Despite these novel findings, our study has several limitations that must be acknowledged. First, the bioinformatic analysis relies on public GEO datasets, which have inherent heterogeneity. Furthermore, CIBERSORT is an in silico deconvolution algorithm, and its immune cell estimations require validation by more direct methods like flow cytometry or single-cell RNA sequencing. Second, our experimental validations are preliminary. The IHC cohort was small (n = 9), which, as discussed, limits the conclusions that can be drawn about CTR1. Third, our functional validation was primarily conducted in Human Umbilical Vein Endothelial Cells (HUVECs). While endothelial injury is a critical initiating factor in atherosclerosis, the plaque environment is complex. Our IHC results (Figure 9) show that key genes like ATOX1 are expressed throughout the plaque tissue, suggesting their potential involvement in other cell types such as vascular smooth muscle cells (VSMCs) and macrophages. Since we did not perform in vitro experiments on VSMCs or macrophages, the specific interactions between ATOX1 and CTR1 or other cuproptosis regulators in these cell populations remain to be fully elucidated. Future studies using co-culture systems or cell-specific knockout models are needed to address this limitation.
Future research must focus on validating these findings in in in vivo animal models, such as ApoE-/- or Ldlr-/- mice. It will be crucial to determine if the five-gene signature can track plaque progression in these models and whether the C1/C2 subtypes are discernible. Most importantly, the therapeutic potential of ATOX1 inhibition (via DC-AC50) must be tested in vivo to assess its ability to reduce copper accumulation, decrease inflammation, and promote plaque stability.

Supplementary Materials

The following supporting information can be downloaded at: https://www.mdpi.com/article/10.3390/biomedicines13122983/s1, Figure S1: the immune factors affecting the instability of atherosclerotic plaque.

Author Contributions

M.M., T.H. and H.Z. performed the data analysis and drafted the manuscript. J.W. (Jiahe Wu) and J.W. (Jingjing Wan) prepared the figures and contributed to the study design. T.Z., Y.H. optimized the analysis protocol and contributed to the writing of the manuscript. H.C. and Z.L. revised the figure design and supervised the study. All authors have read and agreed to the published version of the manuscript.

Funding

This study was supported by National Natural Science Foundation of China (82070425, 82270402), the Natural Science Foundation of Hubei Province of China (2021CFA011, 2022CFB704), the Basic and Clinical Medical Research Joint Fund of Zhongnan Hospital, Wuhan University (ZNLH202210), and the Program of Excellent Doctoral (Postdoctoral) of Zhongnan Hospital, Wuhan University (ZNYB2020027).

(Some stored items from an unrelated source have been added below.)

File: src/rtl/mux_pkg.sv
// mux_pkg: shared definitions for the mux_rr_stream stream multiplexer.
//   mode_e     : run-time selection mode encodings
//   MAX_CH     : upper bound on channel count supported by the search helper
//   first_from : index of the first set request bit, searching upward from a
//                start offset and wrapping at n-1 -> 0; -1 when none is set
package mux_pkg;

  typedef enum logic [1:0] {
    MODE_SEL  = 2'b00,
    MODE_PRIO = 2'b01,
    MODE_RR   = 2'b10,
    MODE_RSVD = 2'b11
  } mode_e;

  localparam int MAX_CH   = 32;
  localparam int MAX_CH_W = 5;

  // The loop runs downward so that the last hit written is the one closest
  // to the start offset, which is the winner.
  function automatic int first_from(input logic [MAX_CH-1:0] req,
                                    input int n,
                                    input int start);
    int res;
    int idx;
    res = -1;
    for (int k = MAX_CH - 1; k >= 0; k--) begin
      if (k < n) begin
        idx = (start + k) % n;
        if (req[idx[MAX_CH_W-1:0]]) res = idx;
      end
    end
    return res;
  endfunction

endpackage

File: src/rtl/rr_arbiter.sv
// rr_arbiter: combinational grant logic for mux_rr_stream.
//   req       in  N_CH  request vector (channel valids)
//   start     in  SELW  MODE_SEL: selected channel; MODE_RR: search start
//   mode      in  2     selection mode (mux_pkg::mode_e encoding)
//   grant     out N_CH  one-hot grant, or zero when nothing is granted
//   grant_idx out SELW  index of the granted channel (0 when no grant)
module rr_arbiter
  import mux_pkg::*;
#(
  parameter int N_CH = 4,
  parameter int SELW = $clog2(N_CH)
) (
  input  logic [N_CH-1:0] req,
  input  logic [SELW-1:0] start,
  input  logic [1:0]      mode,
  output logic [N_CH-1:0] grant,
  output logic [SELW-1:0] grant_idx
);

  logic [MAX_CH-1:0] req_ext;
  int                hit;

  assign req_ext = MAX_CH'(req);

  always_comb begin
    hit       = -1;
    grant     = '0;
    grant_idx = '0;

    case (mode_e'(mode))
      // An out-of-range select (possible when N_CH is not a power of two)
      // simply yields no grant.
      MODE_SEL: begin
        if (int'(start) < N_CH) begin
          if (req_ext[int'(start)]) hit = int'(start);
        end
      end
      MODE_RR:  hit = first_from(req_ext, N_CH, int'(start));
      default:  hit = first_from(req_ext, N_CH, 0);
    endcase

    for (int i = 0; i < N_CH; i++) begin
      if (hit == i) grant[i] = 1'b1;
    end
    if (hit >= 0) grant_idx = SELW'(hit);
  end

endmodule

File: src/rtl/mux_rr_stream.sv
// mux_rr_stream: N_CH-channel, W-bit valid/ready stream multiplexer with a
// registered output stage and run-time selectable arbitration.
//   clk       in  1          rising-edge clock
//   rst_n     in  1          asynchronous active-low reset
//   mode      in  2          00 external sel, 01 fixed priority, 10 round-robin,
//                            11 behaves as 01
//   sel       in  SELW       channel index used in mode 00
//   in_data   in  N_CH*W     channel i at [i*W +: W]
//   in_valid  in  N_CH       per-channel valid
//   in_ready  out N_CH       per-channel ready (combinational, zero in reset)
//   out_data  out W          registered data
//   out_chan  out SELW       registered source channel index
//   out_valid out 1          registered valid
//   out_ready in  1          consumer ready
module mux_rr_stream
  import mux_pkg::*;
#(
  parameter int N_CH = 4,
  parameter int W    = 8,
  parameter int SELW = $clog2(N_CH)
) (
  input  logic                clk,
  input  logic                rst_n,
  input  logic [1:0]          mode,
  input  logic [SELW-1:0]     sel,
  input  logic [N_CH*W-1:0]   in_data,
  input  logic [N_CH-1:0]     in_valid,
  output logic [N_CH-1:0]     in_ready,
  output logic [W-1:0]        out_data,
  output logic [SELW-1:0]     out_chan,
  output logic                out_valid,
  input  logic                out_ready
);

  logic [W-1:0]    out_data_q,  out_data_d;
  logic [SELW-1:0] out_chan_q,  out_chan_d;
  logic            out_valid_q, out_valid_d;
  logic [SELW-1:0] rr_ptr_q,    rr_ptr_d;

  logic [N_CH-1:0] grant;
  logic [SELW-1:0] grant_idx;
  logic [SELW-1:0] arb_start;
  logic [W-1:0]    grant_data;
  logic            accept;
  logic            transfer;

  // The arbiter's start input doubles as the external select in mode 00.
  assign arb_start = (mode_e'(mode) == MODE_SEL) ? sel : rr_ptr_q;

  rr_arbiter #(
    .N_CH (N_CH),
    .SELW (SELW)
  ) u_arb (
    .req       (in_valid),
    .start     (arb_start),
    .mode      (mode),
    .grant     (grant),
    .grant_idx (grant_idx)
  );

  assign accept = !out_valid_q || out_ready;

  // Gating with rst_n keeps producers from seeing a ready while in reset.
  assign in_ready = rst_n ? (grant & {N_CH{accept}}) : '0;

  // A grant implies the matching valid, so any ready bit is a transfer.
  assign transfer = |in_ready;

  always_comb begin
    grant_data = '0;
    for (int i = 0; i < N_CH; i++) begin
      if (grant[i]) grant_data = in_data[i*W +: W];
    end
  end

  always_comb begin
    out_data_d  = out_data_q;
    out_chan_d  = out_chan_q;
    out_valid_d = out_valid_q;
    rr_ptr_d    = rr_ptr_q;

    if (accept) begin
      if (transfer) begin
        out_data_d  = grant_data;
        out_chan_d  = grant_idx;
        out_valid_d = 1'b1;
      end else begin
        out_valid_d = 1'b0;
      end
    end

    if (transfer && (mode_e'(mode) == MODE_RR)) begin
      if (grant_idx == SELW'(N_CH - 1)) rr_ptr_d = '0;
      else                              rr_ptr_d = grant_idx + 1'b1;
    end
  end

  always_ff @(posedge clk or negedge rst_n) begin
    if (!rst_n) begin
      out_data_q  <= '0;
      out_chan_q  <= '0;
      out_valid_q <= 1'b0;
      rr_ptr_q    <= '0;
    end else begin
      out_data_q  <= out_data_d;
      out_chan_q  <= out_chan_d;
      out_valid_q <= out_valid_d;
      rr_ptr_q    <= rr_ptr_d;
    end
  end

  assign out_data  = out_data_q;
  assign out_chan  = out_chan_q;
  assign out_valid = out_valid_q;

endmodule
File: config.mk
export PLATFORM = sky130hd
export DESIGN_NAME = mux_rr_stream
export DESIGN_NICKNAME = d
export VERILOG_FILES = /design/src/rtl/mux_pkg.sv /design/src/rtl/rr_arbiter.sv /design/src/rtl/mux_rr_stream.sv
export SDC_FILE = /design/constraint.sdc
export NUM_CORES = 1
export LEC_CHECK = 0
export CAP_MARGIN = 20
export CORE_ASPECT_RATIO = 1.1
export CORE_UTILIZATION = 45
export CTS_CLUSTER_SIZE = 30
export DETAILED_ROUTE_END_ITERATION = 7
export GPL_ROUTABILITY_DRIVEN = 0
export MAX_ROUTING_LAYER = met4
export PLACE_DENSITY = 0.9
export SLEW_MARGIN = 20
export SYNTH_ARGS = -nofsm -noshare
export SYNTH_HDL_FRONTEND = slang
export SYNTH_SLANG_ARGS = --single-unit
export TNS_END_PERCENT = 50
File: constraint.sdc
create_clock -name clk -period 5.2 [get_ports clk]
set_input_delay 1.04 -clock clk [delete_from_list [all_inputs] [get_ports clk]]
set_output_delay 1.04 -clock clk [all_outputs]
set_load 0.01 [all_outputs]
==> results of run 1 <==
registers in the layout (all words and copies together) (netlist names):
signal	cells
rr_ptr_q	2
out_valid	1
out_data	8
out_chan	2
kinds of logic after synthesis:
group	Yosys count	synth area share
compound gates	36	0.308
buf+inv	11	0.0589
flops	13	0.260
mux	13	0.108
simple gates	52	0.252
xor+xnor	2	0.0140
layout make-up:
cell class | instances | area [um2] | share of cell area
timing repair buffer | 61 | 601 | 0.323
tap | 31 | 38.8 | 0.0209
sequential | 13 | 325 | 0.175
inverter | 4 | 15.0 | 0.00808
multi-input combinational | 103 | 853 | 0.459
clock buffer | 4 | 26.3 | 0.0141
power by group:
part / switching [uW] / internal (uW) / leakage, uW
Clock: 33.9 / 29.9 / 0.0000150
Combinational: 206 / 252 / 0.000581
Sequential: 38.8 / 147 / 0.000145
Total: 279 / 428 / 0.000741
path summary, 6_finish.rpt:
kind,start,cells after the start,end
max,mode[1],9,in_ready[3]
min,out_valid$_DFFE_PN0N_,2,out_valid$_DFFE_PN0N_
max reg2reg,rr_ptr_q[1]$_DFFE_PN0P_,8,out_data[0]$_DFFE_PN0P_
min reg2reg,out_valid$_DFFE_PN0N_,2,out_valid$_DFFE_PN0N_
max in group asynchronous,rst_n,2,out_valid$_DFFE_PN0N_
min in group asynchronous,rst_n,2,out_data[2]$_DFFE_PN0P_
through the flow:
step	util	hold slack [ns]	total power, uW	cell area (um2)
floorplan	-	0.508	476	1250
global placement	0.714	0.464	630	1830
detailed placement	0.714	0.488	641	1830
CTS	0.724	0.510	711	1860
global route	0.724	0.533	755	1860
finish	0.724	0.509	707	1860
worst max-delay path, stage by stage:
cell             delay (ns)
clkdlybuf4s50_1        0.58
or3b_1                 0.49
a21bo_1                0.22
a32oi_2                0.26
nor2_1                 0.14
a211oi_4               0.39
nand3_4                0.19
inv_1                  0.10
clkdlybuf4s50_1        0.53
metal layers:
| layer | GRT usage | routed length, um | part of all wire | up-vias |
|---|---|---|---|---|
| met5 | - | 0 | 0 | - |
| met4 | 0.109 | 74 | 0.022 | 0 |
| met3 | 0.0267 | 241 | 0.073 | 7 |
| met2 | 0.412 | 1620 | 0.49 | 71 |
| met1 | 0.330 | 1380 | 0.42 | 586 |
| li1 | - | - | - | 595 |
cell usage in the layout (no fill, tap or decap), types with 4 or more instances in the layout:
cell type	synthesis	final
clkdlybuf4s50_1	0	57
nand2b_1	12	12
inv_1	4	4
mux2i_1	12	12
dfrtp_1	13	13
a2bb2oi_1	8	8
buf_4	0	4
o221a_1	6	6
nand2_1	10	10
nor2_1	11	11
nand3_1	4	4
==> results.json, run 1 <==
{
  "status": "complete, no violations",
  "cts_setup_buffers": 0,
  "numCtsBuffers": 3,
  "cp.required_ns": 4.16,
  "die_h_um": 57.3,
  "skew_ns": 0.00115,
  "grt_start_max_net_pins": 20,
  "dieArea_um2": 3000,
  "hold_viol_final": 0,
  "netlist_instances": 127,
  "worstPathArrival_ns": 3.95,
  "grt_usage": 0.259,
  "slew_headroom": 0.700,
  "synthTopCellsByCount": "dfrtp_1 (13), mux2i_1 (12), nand2b_1 (12), nor2_1 (11), nand2_1 (10)",
  "powerDensity_nw_per_um2": 380,
  "routed_wl_um": 3310,
  "wire_per_inst_um": 15.3,
  "grt_pass1_vias": 1266,
  "netlist_area_um2": 1250,
  "period_share": 0.959,
  "crit_path_max_fanout": 10,
  "cts-hold-fix-buffers": 0,
  "synth_top_area_share": 0.260,
  "area_growth_pct": 48.5,
  "fin_tns_setup_ns": 0,
  "cts.clk_slew.worst_paths_ns": 0.07,
  "synth-seq-cells": 13,
  "cts_resized": 0,
  "fin_ws_ns": 0.211,
  "die_w_um": 52.3,
  "core_area_um2": 2570,
  "maxSlewViolCount": 0,
  "clockRootBuffer": "clkbuf_4",
  "grt-ovfl-total": 0,
  "cp-end-kind": "primary output",
  "h-tree-depth": 1,
  "drtPass1Iterations": 4,
  "port_buffers": 57,
  "worstSetupPathType": "input port to primary output",
  "yosys.cell_count.top_type": "dfrtp_1",
  "peakVddDrop_v": 0.000264,
  "pre_cts_ws_ns": 0.285,
  "fin_crit_ns": 4.99,
  "synth_top_area_cell": "dfrtp_1",
  "drt_iter0_drc": 40,
  "dp_hpwl_um": 2560,
  "synth_ff_type": "dfrtp_1",
  "finalSetupViolations": 0,
  "antenna_found_initial": 0,
  "yosys_warnings": 0,
  "yosysUniqueCellTypes": 47,
  "cap_violations": 0,
  "synth_edf_count": 0,
  "max_freq_ghz": 0.200,
  "cts_tree": "built",
  "tightestPinTransition_ns": 0.451,
  "diodes": 0,
  "viasPerCell": 5.83,
  "seq_area_frac_synth": 0.260,
  "cts_sinks": 13,
  "hold_path.class": "flip-flop to flip-flop",
  "postSynthAreaPerCell_um2": 9.86,
  "layout-drive-gt1-share": 0.135,
  "insertion_delay_ns": 0.28,
  "synth-async-reset-ratio": 1.00,
  "layout.cells.non_filler": 216,
  "io-pin-count": 58,
  "rows": 19,
  "synthTopCellsByArea": "dfrtp_1 (26%), mux2i_1 (9.6%), nand2b_1 (6.0%), a2bb2oi_1 (5.6%), o221a_1 (5.4%)",
  "cp-start-kind": "input port",
  "cts.path.max_buffers": 2,
  "drc_errors": 0,
  "layout.nets": 229,
  "synth_fp_nets": 170,
  "power.leakage_uw": 0.000741,
  "nFillCells": 189,
  "rsz0062_at_grt": "no",
  "ant_nets": 0,
  "vias": 1259,
  "r2r_setup_slack_ns": 2.79,
  "start_util": 0.488,
  "grt_first_pass_wirelength_um": 5680,
  "place_inst": 212
}
No activity file was read; power rests on OpenSTA's default activity.
==> run 2, diff against run 1 <==
--- a/config.mk
+++ b/config.mk
@@ -5,7 +5,7 @@
 export SDC_FILE = /design/constraint.sdc
 export NUM_CORES = 1
 export LEC_CHECK = 0
-export CAP_MARGIN = 20
+export CAP_MARGIN = 10
 export CORE_ASPECT_RATIO = 1.1
 export CORE_UTILIZATION = 45
 export CTS_CLUSTER_SIZE = 30
==> constraint.sdc (replaced) <==
create_clock -name clk -period 6.5 [get_ports clk]
set_input_delay 1.3 -clock clk [delete_from_list [all_inputs] [get_ports clk]]
set_output_delay 1.3 -clock clk [all_outputs]
set_load 0.01 [all_outputs]
==> run 2 against run 1 <==
Effect of this change: die area stayed put; register-to-register slack better by 1.1 ns; utilization is 0.83 points lower; routed wire length decreased by 0.97%; global-route usage shrank 0.85 points; critical endpoint is now in_ready[1]; combinational power is 21% lower; first-iteration DRC count fell by 10%.
==> results.json, run 2 (synthesis results as in run 1) <==
{
  "status": "complete, no violations",
  "insertion_delay_ns": 0.28,
  "numCtsBuffers": 3,
  "max_freq_ghz": 0.178,
  "p_switching_uw": 223,
  "rr_endpoint": "out_data[3]$_DFFE_PN0P_",
  "drt_iter0_drc": 36,
  "peakVddDrop_v": 0.000257,
  "io-pin-count": 58,
  "layout-drive-gt1-share": 0.126,
  "antenna_found_initial": 0,
  "cts.path.max_buffers": 2,
  "cp-end-kind": "primary output",
  "drc_errors": 0,
  "switching_share": 0.397,
  "p_comb_frac": 0.649,
  "diodes": 0,
  "clockRootBuffer": "clkbuf_4",
  "slew_headroom": 0.505,
  "design_area_um2": 1840,
  "grt_start_max_net_pins": 20,
  "cts_resized": 0,
  "min_from": "out_chan[1]$_DFFE_PN0P_",
  "max_stage_delay_ns": 0.66,
  "fin_tns_setup_ns": 0,
  "vias": 1244,
  "port_buffers": 57,
  "area_growth_pct": 46.8,
  "pwr-share-seq": 0.261,
  "ant_nets": 0,
  "rr_worst_depth": 8,
  "crit_buf_inv": 2,
  "finalPower_uw": 561,
  "final_cell_mix": "clkdlybuf4s50_1 (57), dfrtp_1 (13), nand2b_1 (12), mux2i_1 (12), nor2_1 (11)",
  "hold_path.class": "flip-flop to flip-flop",
  "cts_sinks": 13,
  "largest_reg_flops": 8,
  "hold_viol_final": 0,
  "internal_power_uw": 338,
  "layout.nets": 226,
  "crit_path_max_fanout": 14,
  "skew_ns": 0.0101,
  "grt-ovfl-total": 0,
  "dieArea_um2": 3000,
  "power.leakage_uw": 0.000729,
  "critPathLaunch": "mode[0]",
  "die_w_um": 52.3,
  "maxSlewViolCount": 0,
  "wire_per_inst_um": 15.4,
  "nFillCells": 198,
  "powerDensity_nw_per_um2": 305,
  "h-tree-depth": 1,
  "cts_tree": "built",
  "worstSetupPathType": "input port to primary output",
  "dp_hpwl_um": 2630,
  "viasPerCell": 5.84,
  "cp-start-kind": "input port",
  "period_share": 0.865,
  "grt_first_pass_wirelength_um": 5570,
  "cts.clk_slew.worst_paths_ns": 0.07,
  "cts-hold-fix-buffers": 0,
  "grt_pass1_vias": 1332,
  "rsz0062_at_grt": "no",
  "r2r_setup_slack_ns": 3.93,
  "start_util": 0.488,
  "cpMaxStageDelayCell": "clkdlybuf4s50_1",
  "r2r-start": "rr_ptr_q[0]$_DFFE_PN0P_",
  "grt_usage": 0.251,
  "worstPathArrival_ns": 4.32,
  "die_h_um": 57.3,
  "fin_crit_ns": 5.62,
  "clkPwrFrac": 0.090,
  "seq_area_um2": 325,
  "place_area_um2": 1810,
  "rows": 19,
  "multi_input_area_um2": 853,
  "drtPass1Iterations": 4,
  "path_cells": "clkdlybuf4s50_1, or3b_1, a21bo_1, a32oi_2, a31oi_1, nor2_1, nor2_1, clkdlybuf4s50_1",
  "cap_violations": 0,
  "cp.required_ns": 5.20,
  "final_common_cell": "clkdlybuf4s50_1",
  "min_delay_path_depth": 2,
  "core_area_um2": 2570,
  "tightestPinTransition_ns": 0.740,
  "cts_setup_buffers": 0,
  "worstHoldEndpoint": "out_chan[1]$_DFFE_PN0P_",
  "routed_wl_um": 3280,
  "finalSetupViolations": 0,
  "crit_family": "simple AND/OR/NAND/NOR gates"
}
==> run 2: changes by cell type in the layout (fill, tap and decap cells not counted), sizes merged <==
cell    before  now
buf          4    1
clkbuf       4    3
clkinv       0    1
==> run 2: final cells by class <==
cell class | instances | share of cell area
repair buffers | 58 | 0.314
clock buffers | 3 | 0.0123
well taps | 31 | 0.0211
clock inverters | 1 | 0.00272
inverters | 4 | 0.00817
flip-flops and latches | 13 | 0.177
multi-input cells | 103 | 0.464
==> run 2: layer usage <==
| metal | part of all wire | wire (um) | up-vias | GRT usage |
|---|---|---|---|---|
| li1 | - | - | 590 | - |
| met1 | 0.41 | 1360 | 568 | 0.293 |
| met2 | 0.50 | 1630 | 77 | 0.414 |
| met3 | 0.067 | 218 | 9 | 0.0320 |
| met4 | 0.022 | 72 | 0 | 0.124 |
| met5 | 0 | 0 | - | - |
==> run 2: worst min-delay path, cell delays in order, from the launching register on <==
cell and delay (ns):
dfrtp_1 0.35, nand2_1 0.05, nand2_1 0.06
==> run 2: worst max path at each step <==
stage                  end  depth (start not counted)  slack (ns)
2_1_floorplan  in_ready[1]                          9        2.22
4_1_cts        in_ready[1]                          8        0.89
5_1_grt        in_ready[1]                          8        0.71
3_5_place_dp   in_ready[1]                          8        0.90
3_3_place_gp   in_ready[3]                          9        1.04
6_report       in_ready[1]                          8        0.88
==> run 2: power by group through the flow <==
stage / logic, uW / registers [uW] / clock network, uW
after floorplan: 225 / 156 / 0
after CTS: 366 / 146 / 50.9
after global placement: 353 / 146 / 0
final: 364 / 146 / 50.5
after detailed placement: 364 / 146 / 0
after global routing: 391 / 150 / 55.3
==> run 2: per-stage QoR <==
stage / instances / hold slack [ns] / worst slack (ns) / util
6_report: 213 / 0.497 / 0.879 / 0.716
5_1_grt: 213 / 0.526 / 0.712 / 0.716
4_1_cts: 213 / 0.504 / 0.886 / 0.716
3_5_place_dp: 209 / 0.485 / 0.895 / 0.705
3_3_place_gp: 209 / 0.466 / 1.04 / 0.705
2_1_floorplan: 127 / 0.508 / 2.22 / -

Institutional Review Board Statement

This study was approved by the Medical Ethics Committee Zhongnan Hospital of Wuhan University (IRB number: 2021009, approval date: 25 June 2025). The patients/participants provided written informed consent to participate in this study. This study complies with the Declaration of Helsinki.

Informed Consent Statement

Informed consent was obtained from all subjects involved in the study.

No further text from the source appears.